Gov. Scott was heavily involved in the state’s early backing of the Sabal Trail pipeline project. In May and June 2013, he signed into law a pair of bills intended to speed up permitting. Later that year, his appointees on the Florida Public Service Commission approved construction of Sabal Trail as the state’s third major natural gas pipeline.

At the time, however, Scott’s ownership interest in Spectra Energy was not publicly known. Like tens of millions of dollars of the governor’s other assets, his Spectra shares were placed in a Florida blind trust.

Blind trusts are supposed to eliminate conflicts of interest by “blinding” public officials and the public to their specific assets. And a spokesman for Scott said the governor “had no knowledge of his Spectra investment because his decision to invest was made by a trustee of the blind trust.”

But Scott’s trustee wasn’t a disinterested manager. It was Hollow Brook Wealth Management and chief executive Alan Bazaar, a trusted former employee of the governor’s private investment firm, Richard L. Scott Investments.

Scott lifted the veil on his assets briefly in June 2014 after he closed his original blind trust and immediately opened a new one and placed all of his assets back into it. The maneuver served to insulate the governor from criticism about financial transparency in advance of last year’s election, but it also revealed the governor’s large personal bet on natural gas firms like Spectra and Energy Transfer Equity LP, entities with significant pipeline interests in Florida.

Energy Transfer’s subsidiaries include a joint venture that owns Florida Gas Transmission, the state’s largest natural gas pipeline and a major state vendor. Scott also has a financial interest in Florida’s other major natural gas pipeline Gulfstream, through his investments in Spectra and the large pipeline operator Williams Cos.
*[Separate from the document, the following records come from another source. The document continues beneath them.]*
Context: an optimization exercise on an open-source flow, tuned for small area, a short achievable clock period and few clock cycles per item. The choices shown serve that exercise and are no tape-out recipe.
Function was checked by simulation only, so behaviour that the tests miss may differ from the original.
Power is estimated from default activity; no workload was simulated.

==> inputs of zinc <==
==> flow/design.v <==
module emu_cpu (
    input  wire        clk,
    input  wire        rst,
    input  wire        tick,
    input  wire        warm,
    output wire        busy,
    output reg         done,
    output wire        mem_re,
    output wire        mem_we,
    output wire [15:0] mem_addr,
    output wire [7:0]  mem_wdata,
    input  wire [7:0]  mem_rdata,
    output wire [15:0] pc,
    output reg  [7:0]  a,
    output wire [7:0]  p,
    output reg         halted,
    output reg  [31:0] total_cycles
);
    localparam [15:0] BOOT_PC      = 16'h8000;
    localparam [15:0] RESET_VECTOR = 16'hFFFC;
    localparam [1:0] S_IDLE = 2'd0,
                     S_RUN  = 2'd1,
                     S_FIN  = 2'd2;
    localparam [1:0] E_OP  = 2'd0,
                     E_IMM = 2'd1,
                     E_LO  = 2'd2,
                     E_HI  = 2'd3;
    reg [1:0]  state;
    reg [15:0] f;           
    reg [7:0]  lo;
    reg [7:0]  hi;
    reg [1:0]  e;
    reg        is_jmp;      
    reg        is_sta;      
    reg        wflag;       
    reg        arr_q;       
    reg        ea_q;        
    reg        data_q;      
    reg        match_q;     
    reg        replay_q;    
    reg [2:0]  pend;        
    reg [10:0] frame;
    reg        zf, nf;
    assign busy      = (state != S_IDLE);
    assign pc        = f;
    assign p         = {nf, 5'b00000, zf, 1'b0};
    assign mem_wdata = a;
    assign mem_addr  = (ea_q | replay_q) ? {hi, lo} : f;
    assign mem_we    = ea_q & is_sta;
    assign mem_re    = (state == S_RUN) & ~mem_we;
    wire run     = (state == S_RUN);
    wire arr     = arr_q & ~match_q;
    wire arr_op  = arr & (e == E_OP);
    wire arr_imm = arr & (e == E_IMM);
    wire arr_lo  = arr & (e == E_LO);
    wire arr_hi  = arr & (e == E_HI);
    wire ge1364  = (frame >= 11'd1364);
    wire ge1362  = (frame >= 11'd1362);
    wire exh     = halted | ge1364 | (pend[1] & ge1362);
    wire stop    = arr_op & exh;
    wire exec    = arr_op & ~exh;
    wire jmp_hi  = arr_hi & is_jmp;
    wire issue   = run & ~stop & ~ea_q & ~replay_q & ~jmp_hi;
    wire [7:0] d = mem_rdata;
    wire op_imm  = (d == 8'hA9);
    wire op_lda  = (d == 8'hAD);
    wire op_sta  = (d == 8'h8D);
    wire op_jmp  = (d == 8'h4C);
    wire op_nop  = (d == 8'hEA);
    wire op_brk  = (d == 8'h00);
    reg [2:0] cost;
    always @(*) begin
        cost = 3'd0;
        if (op_imm | op_nop) cost = 3'd2;
        if (op_lda | op_sta) cost = 3'd4;
        if (op_jmp)          cost = 3'd3;
        if (op_brk)          cost = 3'd7;
    end
    always @(posedge clk) begin
        if (rst) begin
            state        <= S_IDLE;
            done         <= 1'b0;
            f            <= BOOT_PC;
            a            <= 8'h00;
            zf           <= 1'b0;
            nf           <= 1'b0;
            halted       <= 1'b0;
            total_cycles <= 32'd0;
            arr_q        <= 1'b0;
            ea_q         <= 1'b0;
            data_q       <= 1'b0;
            replay_q     <= 1'b0;
            match_q      <= 1'b0;
            pend         <= 3'd0;
        end else begin
            done         <= 1'b0;
            frame        <= frame + {8'd0, pend};
            total_cycles <= total_cycles + {29'd0, pend};
            pend         <= exec ? cost : 3'd0;
            arr_q        <= issue | replay_q;
            ea_q         <= arr_hi & ~is_jmp;
            data_q       <= ea_q & ~is_sta;
            replay_q     <= ea_q & match_q;
            match_q      <= arr_hi & is_sta & ({d, lo} == f);
            if (issue)
                f <= f + 16'd1;
            if (stop)
                f <= f - 16'd1;
            if (jmp_hi)
                f <= {d, lo};
            if (arr_imm | data_q) begin
                a  <= d;
                zf <= (d == 8'h00);
                nf <= d[7];
            end
            if (arr_lo)
                lo <= d;
            if (arr_hi)
                hi <= d;
            if (exec) begin
                if (op_imm)
                    e <= E_IMM;
                if (op_lda | op_sta | op_jmp)
                    e <= E_LO;
                is_jmp <= op_jmp;
                is_sta <= op_sta;
                if (op_brk)
                    halted <= 1'b1;
            end
            if (arr_imm)
                e <= E_OP;
            if (arr_lo)
                e <= E_HI;
            if (arr_hi)
                e <= E_OP;
            case (state)
                S_IDLE: begin
                    if (tick) begin
                        frame <= 11'd0;
                        pend  <= 3'd0;
                        e     <= E_OP;
                        wflag <= 1'b0;
                        state <= halted ? S_FIN : S_RUN;
                    end else if (warm) begin
                        f      <= RESET_VECTOR;
                        e      <= E_LO;
                        is_jmp <= 1'b1;
                        wflag  <= 1'b1;
                        state  <= S_RUN;
                    end
                end
                S_RUN: begin
                    if (stop | (jmp_hi & wflag))
                        state <= S_FIN;
                end
                S_FIN: begin
                    done  <= 1'b1;
                    state <= S_IDLE;
                end
                default: state <= S_IDLE;
            endcase
        end
    end
endmodule
==> flow/run.sh <==
#!/bin/bash
# synth_recipe.tcl (not shown) runs the flow's synth.tcl, then flattens the netlist and writes it again
# the make line also repeats each setting of config.mk as NAME=value (left out here)
make -C /OpenROAD-flow-scripts/flow DESIGN_CONFIG=/design/flow/config.mk WORK_HOME=/design/flow/orfs CLKGATE_MAP_FILE= SYNTH_SCRIPT=/design/flow/synth_recipe.tcl finish
==> flow/config.mk <==
export PLATFORM = sky130hd
export DESIGN_NAME = emu_cpu
export DESIGN_NICKNAME = emu_cpu
export VERILOG_FILES = /design/flow/design.v
export SDC_FILE = /design/flow/constraint.sdc
export NUM_CORES = 4
export LEC_CHECK = 0
export CAP_MARGIN = 20
export CORE_MARGIN = 2
export CORE_UTILIZATION = 40
export PLACE_DENSITY = 0.6
export SLEW_MARGIN = 20
==> flow/constraint.sdc <==
create_clock -name core_clock -period 5.0 [get_ports {clk}]
set_input_delay 1.0000 -clock core_clock [delete_from_list [all_inputs] [get_ports {clk}]]
set_output_delay 1.0000 -clock core_clock [all_outputs]
set_load 0.01 [all_outputs]
==> juniper (differences from zinc) <==
==> flow/design.v (replaced) <==
module emu_cpu (
    input  wire        clk,
    input  wire        rst,
    input  wire        tick,
    input  wire        warm,
    output reg         busy,
    output reg         done,
    output reg         mem_re,
    output reg         mem_we,
    output wire [15:0] mem_addr,
    output wire [7:0]  mem_wdata,
    input  wire [7:0]  mem_rdata,
    output wire [15:0] pc,
    output reg  [7:0]  a,
    output wire [7:0]  p,
    output reg         halted,
    output wire [31:0] total_cycles
);
    localparam [15:0] BOOT_PC      = 16'h8000;
    localparam [15:0] RESET_VECTOR = 16'hFFFC;
    localparam [1:0] E_OP  = 2'd0,
                     E_IMM = 2'd1,
                     E_LO  = 2'd2,
                     E_HI  = 2'd3;
    reg [15:0] f;
    reg [7:0]  hi;
    reg [7:0]  lo;
    reg        run;         
    reg        fin;         
    reg [1:0]  e;
    reg        is_jmp;      
    reg        is_sta;      
    reg        wflag;       
    reg        arr_q;       
    reg        ea_q;        
    reg        data_q;      
    reg        match_q;     
    reg [2:0]  pend;        
    reg [11:0] frame;       
    reg [7:0]  tlo;         
    reg [23:0] thi;         
    reg        tc_q;        
    reg        zf, nf;
    assign mem_addr     = f;
    assign pc           = f;
    assign p            = {nf, 5'b00000, zf, 1'b0};
    assign mem_wdata    = a;
    assign total_cycles = {thi, tlo};
    wire arr     = arr_q & ~match_q;
    wire arr_op  = arr & (e == E_OP);
    wire arr_imm = arr & (e == E_IMM);
    wire arr_lo  = arr & (e == E_LO);
    wire arr_hi  = arr & (e == E_HI);
    wire exh     = halted | frame[11] | (pend[1] & (&frame[10:1]));
    wire stop    = arr_op & exh;
    wire exec    = arr_op & ~exh;
    wire jmp_hi  = arr_hi & is_jmp;
    wire ea_hi   = arr_hi & ~is_jmp;
    wire stream  = run & ~ea_q & ~stop & ~jmp_hi;
    wire [7:0] d = mem_rdata;
    wire op_imm  = (d == 8'hA9);
    wire op_lda  = (d == 8'hAD);
    wire op_sta  = (d == 8'h8D);
    wire op_jmp  = (d == 8'h4C);
    wire op_nop  = (d == 8'hEA);
    wire op_brk  = (d == 8'h00);
    reg [2:0] cost;
    always @(*) begin
        cost = 3'd0;
        if (op_imm | op_nop) cost = 3'd2;
        if (op_lda | op_sta) cost = 3'd4;
        if (op_jmp)          cost = 3'd3;
        if (op_brk)          cost = 3'd7;
    end
    wire [8:0] tlo_nx = {1'b0, tlo} + {6'd0, pend};
    wire [15:0] inc = (ea_q ? {hi, lo} : f) + {15'd0, ~(ea_q & match_q)};
    wire end_op  = run & (stop | (jmp_hi & wflag));
    always @(posedge clk) begin
        if (rst) begin
            run          <= 1'b0;
            fin          <= 1'b0;
            busy         <= 1'b0;
            done         <= 1'b0;
            mem_we       <= 1'b0;
            f            <= BOOT_PC;
            a            <= 8'h00;
            zf           <= 1'b0;
            nf           <= 1'b0;
            halted       <= 1'b0;
            tlo          <= 8'd0;
            thi          <= 24'd0;
            tc_q         <= 1'b0;
            arr_q        <= 1'b0;
            ea_q         <= 1'b0;
            data_q       <= 1'b0;
            pend         <= 3'd0;
        end else begin
            done         <= 1'b0;
            fin          <= 1'b0;
            frame        <= frame + {9'd0, pend};
            tlo          <= tlo_nx[7:0];
            tc_q         <= tlo_nx[8];
            thi          <= thi + {23'd0, tc_q};
            pend         <= exec ? cost : 3'd0;
            arr_q        <= stream & ~end_op;
            ea_q         <= run & ea_hi;
            mem_we       <= run & ea_hi & is_sta;
            mem_re       <= ~(run & ea_hi & is_sta);
            data_q       <= ea_q & ~is_sta;
            match_q      <= ea_hi & is_sta & ({d, lo} == f);
            hi           <= f[15:8];
            lo           <= arr_lo ? d : f[7:0];
            if (run) begin
                if (stop)
                    f <= {hi, lo};
                else if (arr_hi)
                    f <= {d, lo};
                else
                    f <= inc;
            end
            if (arr_imm | data_q) begin
                a  <= d;
                zf <= (d == 8'h00);
                nf <= d[7];
            end
            if (exec) begin
                if (op_imm)
                    e <= E_IMM;
                if (op_lda | op_sta | op_jmp)
                    e <= E_LO;
                is_jmp <= op_jmp;
                is_sta <= op_sta;
                if (op_brk)
                    halted <= 1'b1;
            end
            if (arr_imm)
                e <= E_OP;
            if (arr_lo)
                e <= E_HI;
            if (arr_hi)
                e <= E_OP;
            if (!busy) begin
                if (tick) begin
                    frame  <= 12'd684;
                    e      <= E_OP;
                    wflag  <= 1'b0;
                    busy   <= 1'b1;
                    if (halted)
                        fin <= 1'b1;
                    else
                        run <= 1'b1;
                end else if (warm) begin
                    f      <= RESET_VECTOR;
                    e      <= E_LO;
                    is_jmp <= 1'b1;
                    wflag  <= 1'b1;
                    busy   <= 1'b1;
                    run    <= 1'b1;
                end
            end
            if (end_op) begin
                run <= 1'b0;
                fin <= 1'b1;
            end
            if (fin) begin
                busy <= 1'b0;
                done <= 1'b1;
            end
        end
    end
endmodule
==> flow/flow/run.sh (new file) <==
#!/bin/bash
# Standard layout, with every port buffered by sky130_fd_sc_hd__buf_1.
set -euo pipefail
bash standard.sh BUFFER_PORTS_ARGS="-buffer_cell sky130_fd_sc_hd__buf_1" finish > standard.log 2>&1
==> flow/standard.sh (new file) <==
#!/bin/bash
# synth_recipe.tcl (not shown) runs the flow's synth.tcl, then flattens the netlist and writes it again
# the make line also repeats each setting of config.mk as NAME=value (left out here)
make -C /OpenROAD-flow-scripts/flow DESIGN_CONFIG=/design/flow/config.mk WORK_HOME=/design/flow/orfs CLKGATE_MAP_FILE= SYNTH_SCRIPT=/design/flow/synth_recipe.tcl "${@:-finish}"
- ABC_AREA: unset -> 1
- SETUP_SLACK_MARGIN: unset -> 3.05
removed: flow/run.sh
==> willow (differences from zinc) <==
==> flow/flow/run.sh (new file) <==
#!/bin/bash
# Standard layout, with every port buffered by sky130_fd_sc_hd__buf_2.
set -euo pipefail
bash standard.sh BUFFER_PORTS_ARGS="-buffer_cell sky130_fd_sc_hd__buf_2" finish > standard.log 2>&1
==> flow/standard.sh (new file) <==
#!/bin/bash
# synth_recipe.tcl (not shown) runs the flow's synth.tcl, then flattens the netlist and writes it again
# the make line also repeats each setting of config.mk as NAME=value (left out here)
make -C /OpenROAD-flow-scripts/flow DESIGN_CONFIG=/design/flow/config.mk WORK_HOME=/design/flow/orfs CLKGATE_MAP_FILE= SYNTH_SCRIPT=/design/flow/synth_recipe.tcl "${@:-finish}"
removed: flow/run.sh
==> run summary <==
Synth Area in Compound Gates: juniper 14.8%; willow 10.8%; zinc 10.8%
Fraction of area in clock buffers and inverters: juniper 4.03%; willow 4.89%; zinc 4.30%
Count of standard-cell rows: juniper 43; willow 42; zinc 42
Internal power consumption: juniper 1330 µW; willow 1440 µW; zinc 1470 µW
Pwr/cell area: juniper 269 nW/µm²; willow 325 nW/µm²; zinc 308 nW/µm²
Routed length per instance: juniper 14.7 µm; willow 17.1 µm; zinc 17.6 µm
DIE HEIGHT: juniper 124 µm; willow 122 µm; zinc 122 µm
Chip width: juniper 124 µm; willow 122 µm; zinc 122 µm
Share of cell area taken by flip-flops and latches: juniper 36.6%; willow 36.9%; zinc 34.3%
Number of cells on the worst reg-to-reg path: juniper 13; willow 9; zinc 8
Global-route met2 utilization: juniper 31.3%; willow 30.3%; zinc 32.7%
Area of the mapped netlist: juniper 5730 µm²; willow 5540 µm²; zinc 5540 µm²
Ratio of cells with drive above 1 in the final layout: juniper 20.4%; willow 20.6%; zinc 6.58%
Post-synthesis sequential area ratio: juniper 42.8%; willow 42.3%; zinc 42.3%
Met1 layer wirelength in the final routing: juniper 6850 µm; willow 6840 µm; zinc 7030 µm
Synthesized area per cell: juniper 7.62 µm²; willow 9.04 µm²; zinc 9.04 µm²
Multi-input combinational area share: juniper 41.5%; willow 45.3%; zinc 42.2%
Stages on worst setup path: juniper 2; willow 4; zinc 4
Status: juniper no timing/DRC/antenna violations; willow no timing/DRC/antenna violations; zinc no timing/DRC/antenna violations
Adder-cell share of the synthesized area: juniper 2.88%; willow 2.53%; zinc 2.53%
Starting Density: juniper 41.1%; willow 41.3%; zinc 41.3%
End-of-flow core utilization: juniper 49.3%; willow 47.4%; zinc 51.0%
Total power draw: juniper 1850 µW; willow 2060 µW; zinc 2100 µW
Testbench counts of zinc, summed over its fixed seeds: cycles 128,529, ticks 80.
Testbench counts of juniper, summed over its fixed seeds: cycles 128,529, ticks 80.
Testbench counts of willow, summed over its fixed seeds: cycles 128,529, ticks 80.

==> what the ideal ports hide <==
The results above use ideal ports. As a check the final layouts listed here were re-extracted and re-timed, cells and wires unchanged. Step 1 assumes that a clkbuf_16 drives the clock port and a buf_2 every other input. Step 2 moves the port delays by t, midway between the first and last clock arrival at a register: inputs arrive t later, outputs are due t later. That takes back most of the time a late clock gives input paths. Slacks: no drivers / after step 1 / after step 2; pairs: no drivers / after step 1.
run	shift t [ns]	slack for setup (ns)	hold slack, ns	worst slew at a driven data input, ns	cell pins on the clock port's net
zinc	0.393	2.006 / 1.964 / 1.830	0.504 / 0.504 / 0.504	0.03	1
juniper	0.390	3.027 / 2.988 / 2.727	0.428 / 0.428 / 0.428	0.05	1
willow	0.390	2.291 / 2.312 / 1.922	0.490 / 0.490 / 0.490	0.03	1
After both steps setup and hold are still met in every run listed. For willow, which loses most, drivers alone change the setup slack by +0.021 ns; drivers and shift together by -0.369 ns.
Last month, the Wall Street Journal reported that Energy Transfer Equity LP, run by Dallas billionaire Kelcy Warren, is pursuing a multi-billion dollar deal to acquire Williams.

In his most recent financial disclosure, Scott valued his units of Energy Transfer as worth $311,000 on Dec. 31 2013. He also reported a $400,000 stake in a pair of entities owned by Energy Transfer, Regency Energy Partners LP and PVR Partners LP.

Energy Transfer boss Warren has been a big political supporter or Gov. Scott. In Nov. 2013, two days after former Gov. Charlie Crist filed to run against Scott, Warren contributed $50,000 to Let’s Get to Work, a political committee backing Scott. In March 2012, an Energy Transfer subsidiary gave $25,000 to Let’s Get to Work.

On Sunday, The New York Times ranked Warren third among those who have given the most money in the 2016 presidential race. Warren’s $6 million in contributions all supported former Texas Republican Governor Rick Perry.